ACTIVITY> Find the line with "3 | 26.28 |" in the entries below, then reproduce it and every line after it down to and including the line with "2 | 27.53 |", exactly.

- - -

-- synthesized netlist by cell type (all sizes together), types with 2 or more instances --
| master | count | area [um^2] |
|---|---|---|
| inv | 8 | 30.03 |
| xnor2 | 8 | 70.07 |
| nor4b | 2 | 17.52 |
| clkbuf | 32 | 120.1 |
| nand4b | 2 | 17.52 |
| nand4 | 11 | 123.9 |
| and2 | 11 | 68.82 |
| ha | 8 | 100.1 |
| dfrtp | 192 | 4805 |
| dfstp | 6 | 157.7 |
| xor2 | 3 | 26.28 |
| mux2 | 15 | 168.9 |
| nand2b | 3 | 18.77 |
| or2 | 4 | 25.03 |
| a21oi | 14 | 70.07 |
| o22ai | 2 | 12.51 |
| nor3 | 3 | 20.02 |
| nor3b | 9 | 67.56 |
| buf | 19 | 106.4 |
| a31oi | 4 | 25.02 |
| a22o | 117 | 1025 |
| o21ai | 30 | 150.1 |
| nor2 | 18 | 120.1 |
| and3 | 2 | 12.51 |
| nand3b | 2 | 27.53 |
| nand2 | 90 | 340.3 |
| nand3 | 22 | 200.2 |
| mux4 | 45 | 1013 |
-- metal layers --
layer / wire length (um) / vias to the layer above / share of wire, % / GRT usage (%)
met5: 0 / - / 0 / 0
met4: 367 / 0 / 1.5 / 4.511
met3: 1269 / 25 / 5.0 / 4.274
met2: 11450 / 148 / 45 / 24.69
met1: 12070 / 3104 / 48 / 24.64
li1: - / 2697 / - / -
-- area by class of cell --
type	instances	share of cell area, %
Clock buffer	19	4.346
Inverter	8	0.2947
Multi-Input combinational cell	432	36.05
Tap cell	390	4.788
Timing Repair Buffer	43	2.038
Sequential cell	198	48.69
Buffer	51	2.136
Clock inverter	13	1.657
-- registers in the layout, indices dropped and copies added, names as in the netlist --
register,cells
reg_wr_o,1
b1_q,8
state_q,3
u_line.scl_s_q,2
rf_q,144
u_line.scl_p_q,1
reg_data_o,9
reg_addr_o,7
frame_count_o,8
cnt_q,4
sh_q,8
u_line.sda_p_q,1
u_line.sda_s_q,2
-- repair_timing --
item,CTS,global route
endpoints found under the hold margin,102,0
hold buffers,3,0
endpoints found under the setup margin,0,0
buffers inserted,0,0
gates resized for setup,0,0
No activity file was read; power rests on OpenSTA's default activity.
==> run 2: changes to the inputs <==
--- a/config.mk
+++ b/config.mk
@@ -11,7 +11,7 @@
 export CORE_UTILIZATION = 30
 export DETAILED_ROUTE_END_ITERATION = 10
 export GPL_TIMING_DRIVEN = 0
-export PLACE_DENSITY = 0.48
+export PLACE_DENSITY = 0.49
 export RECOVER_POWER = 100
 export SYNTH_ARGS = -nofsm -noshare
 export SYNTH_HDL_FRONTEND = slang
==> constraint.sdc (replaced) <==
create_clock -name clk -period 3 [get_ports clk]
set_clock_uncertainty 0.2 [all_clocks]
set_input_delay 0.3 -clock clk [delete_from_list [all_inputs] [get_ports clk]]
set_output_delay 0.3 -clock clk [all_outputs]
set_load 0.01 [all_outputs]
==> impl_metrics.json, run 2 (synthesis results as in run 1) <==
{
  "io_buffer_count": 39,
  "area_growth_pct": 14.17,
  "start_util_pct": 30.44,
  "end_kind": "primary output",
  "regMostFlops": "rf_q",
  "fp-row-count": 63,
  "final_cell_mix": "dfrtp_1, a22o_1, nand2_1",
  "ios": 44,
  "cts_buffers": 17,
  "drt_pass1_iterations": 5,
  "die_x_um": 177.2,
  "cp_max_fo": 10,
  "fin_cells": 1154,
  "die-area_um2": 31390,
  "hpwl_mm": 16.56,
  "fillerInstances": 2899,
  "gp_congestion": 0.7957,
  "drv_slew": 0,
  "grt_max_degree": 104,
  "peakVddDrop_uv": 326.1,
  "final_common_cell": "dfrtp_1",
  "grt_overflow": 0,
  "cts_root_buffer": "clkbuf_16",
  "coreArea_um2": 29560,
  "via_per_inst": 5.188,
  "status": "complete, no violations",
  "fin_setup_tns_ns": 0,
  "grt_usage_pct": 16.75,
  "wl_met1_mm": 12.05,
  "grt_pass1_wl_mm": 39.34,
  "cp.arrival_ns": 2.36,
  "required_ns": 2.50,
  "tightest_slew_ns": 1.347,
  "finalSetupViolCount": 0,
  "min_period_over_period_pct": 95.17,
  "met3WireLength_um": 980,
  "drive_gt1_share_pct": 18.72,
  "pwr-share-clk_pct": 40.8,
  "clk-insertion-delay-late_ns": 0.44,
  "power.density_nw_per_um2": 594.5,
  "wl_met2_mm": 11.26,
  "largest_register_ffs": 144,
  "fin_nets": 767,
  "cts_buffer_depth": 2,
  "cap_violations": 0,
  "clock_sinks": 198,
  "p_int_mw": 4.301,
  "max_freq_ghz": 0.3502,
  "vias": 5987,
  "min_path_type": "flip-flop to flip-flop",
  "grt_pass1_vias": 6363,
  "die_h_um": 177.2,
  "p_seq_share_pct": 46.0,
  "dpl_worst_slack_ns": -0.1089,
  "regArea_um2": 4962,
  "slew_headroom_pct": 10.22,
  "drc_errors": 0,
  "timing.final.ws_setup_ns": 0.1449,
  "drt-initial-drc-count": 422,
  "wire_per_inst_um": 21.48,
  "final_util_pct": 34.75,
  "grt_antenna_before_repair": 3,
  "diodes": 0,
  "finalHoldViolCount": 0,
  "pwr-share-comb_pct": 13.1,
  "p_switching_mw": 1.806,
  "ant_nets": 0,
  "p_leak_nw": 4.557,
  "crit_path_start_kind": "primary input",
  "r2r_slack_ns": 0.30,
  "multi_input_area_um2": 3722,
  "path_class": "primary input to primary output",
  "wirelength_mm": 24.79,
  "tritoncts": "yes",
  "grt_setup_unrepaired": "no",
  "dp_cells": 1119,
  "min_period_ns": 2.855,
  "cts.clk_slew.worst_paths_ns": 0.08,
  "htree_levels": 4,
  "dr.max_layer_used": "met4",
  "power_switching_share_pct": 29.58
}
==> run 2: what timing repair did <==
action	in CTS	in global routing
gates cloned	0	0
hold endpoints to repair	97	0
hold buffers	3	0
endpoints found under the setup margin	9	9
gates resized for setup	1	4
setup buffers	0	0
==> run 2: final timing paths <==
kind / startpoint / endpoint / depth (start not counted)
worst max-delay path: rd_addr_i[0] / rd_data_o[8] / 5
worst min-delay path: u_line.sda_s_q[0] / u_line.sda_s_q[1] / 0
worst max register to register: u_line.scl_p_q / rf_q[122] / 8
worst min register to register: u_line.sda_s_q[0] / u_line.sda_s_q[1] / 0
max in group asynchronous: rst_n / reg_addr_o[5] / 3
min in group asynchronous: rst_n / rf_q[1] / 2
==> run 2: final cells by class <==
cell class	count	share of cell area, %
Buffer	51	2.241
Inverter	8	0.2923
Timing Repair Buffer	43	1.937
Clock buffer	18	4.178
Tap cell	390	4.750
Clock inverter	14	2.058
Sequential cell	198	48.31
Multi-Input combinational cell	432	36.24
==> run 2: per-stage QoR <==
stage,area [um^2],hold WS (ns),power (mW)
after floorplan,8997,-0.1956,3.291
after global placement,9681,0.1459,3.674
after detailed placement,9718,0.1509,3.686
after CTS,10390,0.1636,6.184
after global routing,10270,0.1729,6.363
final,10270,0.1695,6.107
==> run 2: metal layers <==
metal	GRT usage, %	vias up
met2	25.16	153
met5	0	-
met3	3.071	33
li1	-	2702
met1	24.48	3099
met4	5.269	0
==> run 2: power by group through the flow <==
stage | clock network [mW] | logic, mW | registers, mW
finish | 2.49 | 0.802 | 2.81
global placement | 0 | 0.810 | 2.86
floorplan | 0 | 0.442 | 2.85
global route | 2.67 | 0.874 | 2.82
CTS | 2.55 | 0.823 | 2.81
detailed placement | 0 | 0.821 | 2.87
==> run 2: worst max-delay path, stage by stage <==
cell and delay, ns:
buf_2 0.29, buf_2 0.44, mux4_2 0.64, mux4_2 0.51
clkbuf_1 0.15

- - -

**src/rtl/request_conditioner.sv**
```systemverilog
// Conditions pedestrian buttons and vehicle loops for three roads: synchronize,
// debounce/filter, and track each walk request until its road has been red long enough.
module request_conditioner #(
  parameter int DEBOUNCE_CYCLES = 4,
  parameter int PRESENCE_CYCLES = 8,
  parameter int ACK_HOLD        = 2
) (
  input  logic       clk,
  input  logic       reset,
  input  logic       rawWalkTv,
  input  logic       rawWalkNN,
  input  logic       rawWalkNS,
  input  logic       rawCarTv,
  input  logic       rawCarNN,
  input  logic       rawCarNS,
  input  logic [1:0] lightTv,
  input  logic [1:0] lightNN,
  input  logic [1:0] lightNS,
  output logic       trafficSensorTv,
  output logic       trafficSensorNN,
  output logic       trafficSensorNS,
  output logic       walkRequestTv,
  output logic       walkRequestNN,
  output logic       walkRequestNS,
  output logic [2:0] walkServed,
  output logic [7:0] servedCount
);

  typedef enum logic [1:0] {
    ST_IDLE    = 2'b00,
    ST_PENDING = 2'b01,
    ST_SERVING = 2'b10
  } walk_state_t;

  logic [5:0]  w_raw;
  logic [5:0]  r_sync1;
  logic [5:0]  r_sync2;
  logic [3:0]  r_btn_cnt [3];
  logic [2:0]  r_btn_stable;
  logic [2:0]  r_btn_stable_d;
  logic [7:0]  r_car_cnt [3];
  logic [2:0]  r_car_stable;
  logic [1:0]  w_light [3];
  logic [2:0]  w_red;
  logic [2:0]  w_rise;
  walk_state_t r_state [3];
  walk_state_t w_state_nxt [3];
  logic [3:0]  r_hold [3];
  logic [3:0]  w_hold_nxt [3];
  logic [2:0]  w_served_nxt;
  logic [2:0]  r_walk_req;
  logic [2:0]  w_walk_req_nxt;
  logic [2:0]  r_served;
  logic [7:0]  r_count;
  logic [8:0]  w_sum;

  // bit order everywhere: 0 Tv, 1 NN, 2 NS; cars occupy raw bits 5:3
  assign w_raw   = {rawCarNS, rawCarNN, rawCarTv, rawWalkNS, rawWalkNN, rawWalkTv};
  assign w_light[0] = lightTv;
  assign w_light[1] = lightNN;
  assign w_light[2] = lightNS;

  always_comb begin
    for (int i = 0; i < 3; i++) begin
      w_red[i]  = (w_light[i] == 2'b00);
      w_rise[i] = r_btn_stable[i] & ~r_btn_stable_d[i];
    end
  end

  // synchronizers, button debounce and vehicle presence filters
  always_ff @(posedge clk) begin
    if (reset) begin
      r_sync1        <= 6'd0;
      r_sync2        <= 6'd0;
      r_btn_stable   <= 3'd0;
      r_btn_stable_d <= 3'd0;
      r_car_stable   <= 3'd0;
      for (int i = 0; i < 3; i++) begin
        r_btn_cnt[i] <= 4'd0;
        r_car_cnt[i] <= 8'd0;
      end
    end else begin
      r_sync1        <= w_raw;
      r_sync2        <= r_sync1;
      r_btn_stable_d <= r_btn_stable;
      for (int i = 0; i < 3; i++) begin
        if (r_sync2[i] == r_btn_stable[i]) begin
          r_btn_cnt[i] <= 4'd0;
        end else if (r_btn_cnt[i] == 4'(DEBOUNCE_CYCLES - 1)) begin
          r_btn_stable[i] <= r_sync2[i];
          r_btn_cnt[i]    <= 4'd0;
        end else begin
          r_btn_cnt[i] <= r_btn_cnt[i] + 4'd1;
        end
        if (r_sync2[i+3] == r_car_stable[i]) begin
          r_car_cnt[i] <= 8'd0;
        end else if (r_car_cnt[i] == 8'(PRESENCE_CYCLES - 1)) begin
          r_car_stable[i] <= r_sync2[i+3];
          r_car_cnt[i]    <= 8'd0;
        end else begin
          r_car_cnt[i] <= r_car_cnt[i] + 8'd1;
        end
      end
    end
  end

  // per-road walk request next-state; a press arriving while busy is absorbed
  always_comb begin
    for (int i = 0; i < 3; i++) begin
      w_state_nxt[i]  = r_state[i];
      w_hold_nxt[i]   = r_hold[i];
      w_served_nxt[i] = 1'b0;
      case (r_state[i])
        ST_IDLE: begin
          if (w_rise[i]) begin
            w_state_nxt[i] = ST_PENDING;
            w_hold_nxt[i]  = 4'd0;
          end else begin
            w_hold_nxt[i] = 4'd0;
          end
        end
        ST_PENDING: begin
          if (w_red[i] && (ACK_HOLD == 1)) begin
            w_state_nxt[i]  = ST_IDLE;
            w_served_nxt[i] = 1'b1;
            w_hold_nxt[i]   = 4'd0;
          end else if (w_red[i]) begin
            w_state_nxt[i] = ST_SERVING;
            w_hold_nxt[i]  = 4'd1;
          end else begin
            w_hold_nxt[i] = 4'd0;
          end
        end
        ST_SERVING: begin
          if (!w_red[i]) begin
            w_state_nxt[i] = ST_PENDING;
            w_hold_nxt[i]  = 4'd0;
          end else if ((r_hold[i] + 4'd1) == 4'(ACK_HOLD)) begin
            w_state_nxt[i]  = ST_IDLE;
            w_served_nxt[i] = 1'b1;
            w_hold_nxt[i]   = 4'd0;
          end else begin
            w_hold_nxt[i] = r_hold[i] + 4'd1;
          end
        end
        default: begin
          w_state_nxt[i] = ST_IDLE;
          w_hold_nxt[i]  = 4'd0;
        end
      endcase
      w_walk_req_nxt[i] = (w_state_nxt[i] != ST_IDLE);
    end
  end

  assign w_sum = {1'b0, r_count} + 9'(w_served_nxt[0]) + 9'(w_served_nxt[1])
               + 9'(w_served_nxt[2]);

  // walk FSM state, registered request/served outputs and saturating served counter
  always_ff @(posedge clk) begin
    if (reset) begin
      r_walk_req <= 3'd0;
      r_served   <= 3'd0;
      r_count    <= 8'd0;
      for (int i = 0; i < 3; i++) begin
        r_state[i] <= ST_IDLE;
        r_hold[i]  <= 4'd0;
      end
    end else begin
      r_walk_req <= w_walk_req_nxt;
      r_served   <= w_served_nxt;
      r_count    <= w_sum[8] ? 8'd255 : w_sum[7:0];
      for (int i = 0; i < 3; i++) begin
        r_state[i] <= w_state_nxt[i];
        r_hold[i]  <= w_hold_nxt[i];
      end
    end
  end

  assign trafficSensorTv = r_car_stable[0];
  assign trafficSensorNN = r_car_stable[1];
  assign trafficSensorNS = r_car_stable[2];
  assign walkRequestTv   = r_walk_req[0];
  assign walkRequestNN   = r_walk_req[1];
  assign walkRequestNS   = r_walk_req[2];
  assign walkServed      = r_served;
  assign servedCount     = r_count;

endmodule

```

- - -

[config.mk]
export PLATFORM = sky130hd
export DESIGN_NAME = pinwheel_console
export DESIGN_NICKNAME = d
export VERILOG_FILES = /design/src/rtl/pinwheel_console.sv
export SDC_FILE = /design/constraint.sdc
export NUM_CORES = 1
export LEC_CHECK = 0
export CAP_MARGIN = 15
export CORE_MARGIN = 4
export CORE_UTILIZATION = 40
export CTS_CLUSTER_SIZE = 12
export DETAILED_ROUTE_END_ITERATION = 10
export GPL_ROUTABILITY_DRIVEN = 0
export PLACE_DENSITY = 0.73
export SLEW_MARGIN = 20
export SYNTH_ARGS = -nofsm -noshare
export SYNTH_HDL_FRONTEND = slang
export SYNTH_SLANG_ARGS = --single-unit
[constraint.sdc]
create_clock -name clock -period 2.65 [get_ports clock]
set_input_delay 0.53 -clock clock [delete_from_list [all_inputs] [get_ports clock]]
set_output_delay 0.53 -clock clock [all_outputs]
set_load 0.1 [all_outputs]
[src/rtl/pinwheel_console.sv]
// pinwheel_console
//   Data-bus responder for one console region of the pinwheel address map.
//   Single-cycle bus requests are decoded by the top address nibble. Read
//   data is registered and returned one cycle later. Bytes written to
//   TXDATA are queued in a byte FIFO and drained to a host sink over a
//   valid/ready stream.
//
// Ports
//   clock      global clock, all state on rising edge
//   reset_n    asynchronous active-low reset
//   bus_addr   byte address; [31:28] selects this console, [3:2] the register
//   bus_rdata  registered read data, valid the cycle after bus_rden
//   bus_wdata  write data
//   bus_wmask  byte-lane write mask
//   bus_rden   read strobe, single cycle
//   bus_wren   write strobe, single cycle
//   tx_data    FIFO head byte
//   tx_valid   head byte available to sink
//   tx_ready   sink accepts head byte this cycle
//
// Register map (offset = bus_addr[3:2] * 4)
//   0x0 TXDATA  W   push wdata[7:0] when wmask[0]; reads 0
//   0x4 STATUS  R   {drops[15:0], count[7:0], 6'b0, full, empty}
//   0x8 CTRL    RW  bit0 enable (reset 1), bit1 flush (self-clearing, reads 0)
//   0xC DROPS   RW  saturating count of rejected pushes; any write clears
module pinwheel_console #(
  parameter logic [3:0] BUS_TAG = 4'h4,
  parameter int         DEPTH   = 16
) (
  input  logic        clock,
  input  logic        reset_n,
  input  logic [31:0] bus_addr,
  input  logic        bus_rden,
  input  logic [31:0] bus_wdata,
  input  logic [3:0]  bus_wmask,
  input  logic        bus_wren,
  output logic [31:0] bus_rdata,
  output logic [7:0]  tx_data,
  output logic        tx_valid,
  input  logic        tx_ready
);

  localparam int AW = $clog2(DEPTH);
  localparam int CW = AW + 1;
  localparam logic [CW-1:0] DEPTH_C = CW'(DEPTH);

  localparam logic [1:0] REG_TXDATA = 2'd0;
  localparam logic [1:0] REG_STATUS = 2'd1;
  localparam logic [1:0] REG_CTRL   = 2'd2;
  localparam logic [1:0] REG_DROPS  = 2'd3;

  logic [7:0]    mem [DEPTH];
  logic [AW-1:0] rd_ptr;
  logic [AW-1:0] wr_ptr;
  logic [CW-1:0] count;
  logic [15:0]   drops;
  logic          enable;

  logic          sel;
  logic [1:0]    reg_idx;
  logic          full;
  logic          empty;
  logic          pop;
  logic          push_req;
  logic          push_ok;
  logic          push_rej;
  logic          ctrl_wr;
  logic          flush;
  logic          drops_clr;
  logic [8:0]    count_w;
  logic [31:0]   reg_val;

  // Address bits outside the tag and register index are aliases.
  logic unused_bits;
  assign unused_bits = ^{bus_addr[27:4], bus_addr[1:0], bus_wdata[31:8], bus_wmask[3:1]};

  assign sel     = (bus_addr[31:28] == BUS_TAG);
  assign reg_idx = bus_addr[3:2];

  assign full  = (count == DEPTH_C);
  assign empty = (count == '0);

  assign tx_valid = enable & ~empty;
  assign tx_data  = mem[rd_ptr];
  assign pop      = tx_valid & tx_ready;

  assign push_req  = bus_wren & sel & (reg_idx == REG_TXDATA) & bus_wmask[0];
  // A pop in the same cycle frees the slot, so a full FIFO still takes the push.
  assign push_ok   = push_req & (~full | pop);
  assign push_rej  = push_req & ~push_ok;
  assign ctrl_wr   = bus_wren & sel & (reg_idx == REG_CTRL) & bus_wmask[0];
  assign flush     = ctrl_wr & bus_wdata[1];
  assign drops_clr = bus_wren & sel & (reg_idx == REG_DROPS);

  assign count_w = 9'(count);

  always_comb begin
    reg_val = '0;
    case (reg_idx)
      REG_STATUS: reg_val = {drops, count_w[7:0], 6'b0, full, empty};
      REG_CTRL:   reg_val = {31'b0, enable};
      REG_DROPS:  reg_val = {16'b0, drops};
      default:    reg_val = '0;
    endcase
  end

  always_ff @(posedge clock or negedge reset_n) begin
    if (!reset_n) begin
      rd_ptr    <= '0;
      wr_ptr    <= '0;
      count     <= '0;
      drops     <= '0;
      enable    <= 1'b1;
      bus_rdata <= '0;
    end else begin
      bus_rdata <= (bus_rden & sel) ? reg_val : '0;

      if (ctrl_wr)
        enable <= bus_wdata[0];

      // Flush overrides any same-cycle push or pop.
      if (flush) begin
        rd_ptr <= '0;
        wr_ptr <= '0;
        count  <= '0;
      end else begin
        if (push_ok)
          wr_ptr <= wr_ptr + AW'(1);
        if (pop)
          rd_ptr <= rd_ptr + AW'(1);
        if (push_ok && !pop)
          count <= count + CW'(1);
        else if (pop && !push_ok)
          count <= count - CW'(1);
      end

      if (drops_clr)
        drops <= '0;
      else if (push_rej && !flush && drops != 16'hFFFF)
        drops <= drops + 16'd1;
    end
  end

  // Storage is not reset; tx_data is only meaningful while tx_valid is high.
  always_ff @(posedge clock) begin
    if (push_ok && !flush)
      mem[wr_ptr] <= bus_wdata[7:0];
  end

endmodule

- - -

OUTPUT FOR THIS EXERCISE>
| xor2 | 3 | 26.28 |
| mux2 | 15 | 168.9 |
| nand2b | 3 | 18.77 |
| or2 | 4 | 25.03 |
| a21oi | 14 | 70.07 |
| o22ai | 2 | 12.51 |
| nor3 | 3 | 20.02 |
| nor3b | 9 | 67.56 |
| buf | 19 | 106.4 |
| a31oi | 4 | 25.02 |
| a22o | 117 | 1025 |
| o21ai | 30 | 150.1 |
| nor2 | 18 | 120.1 |
| and3 | 2 | 12.51 |
| nand3b | 2 | 27.53 |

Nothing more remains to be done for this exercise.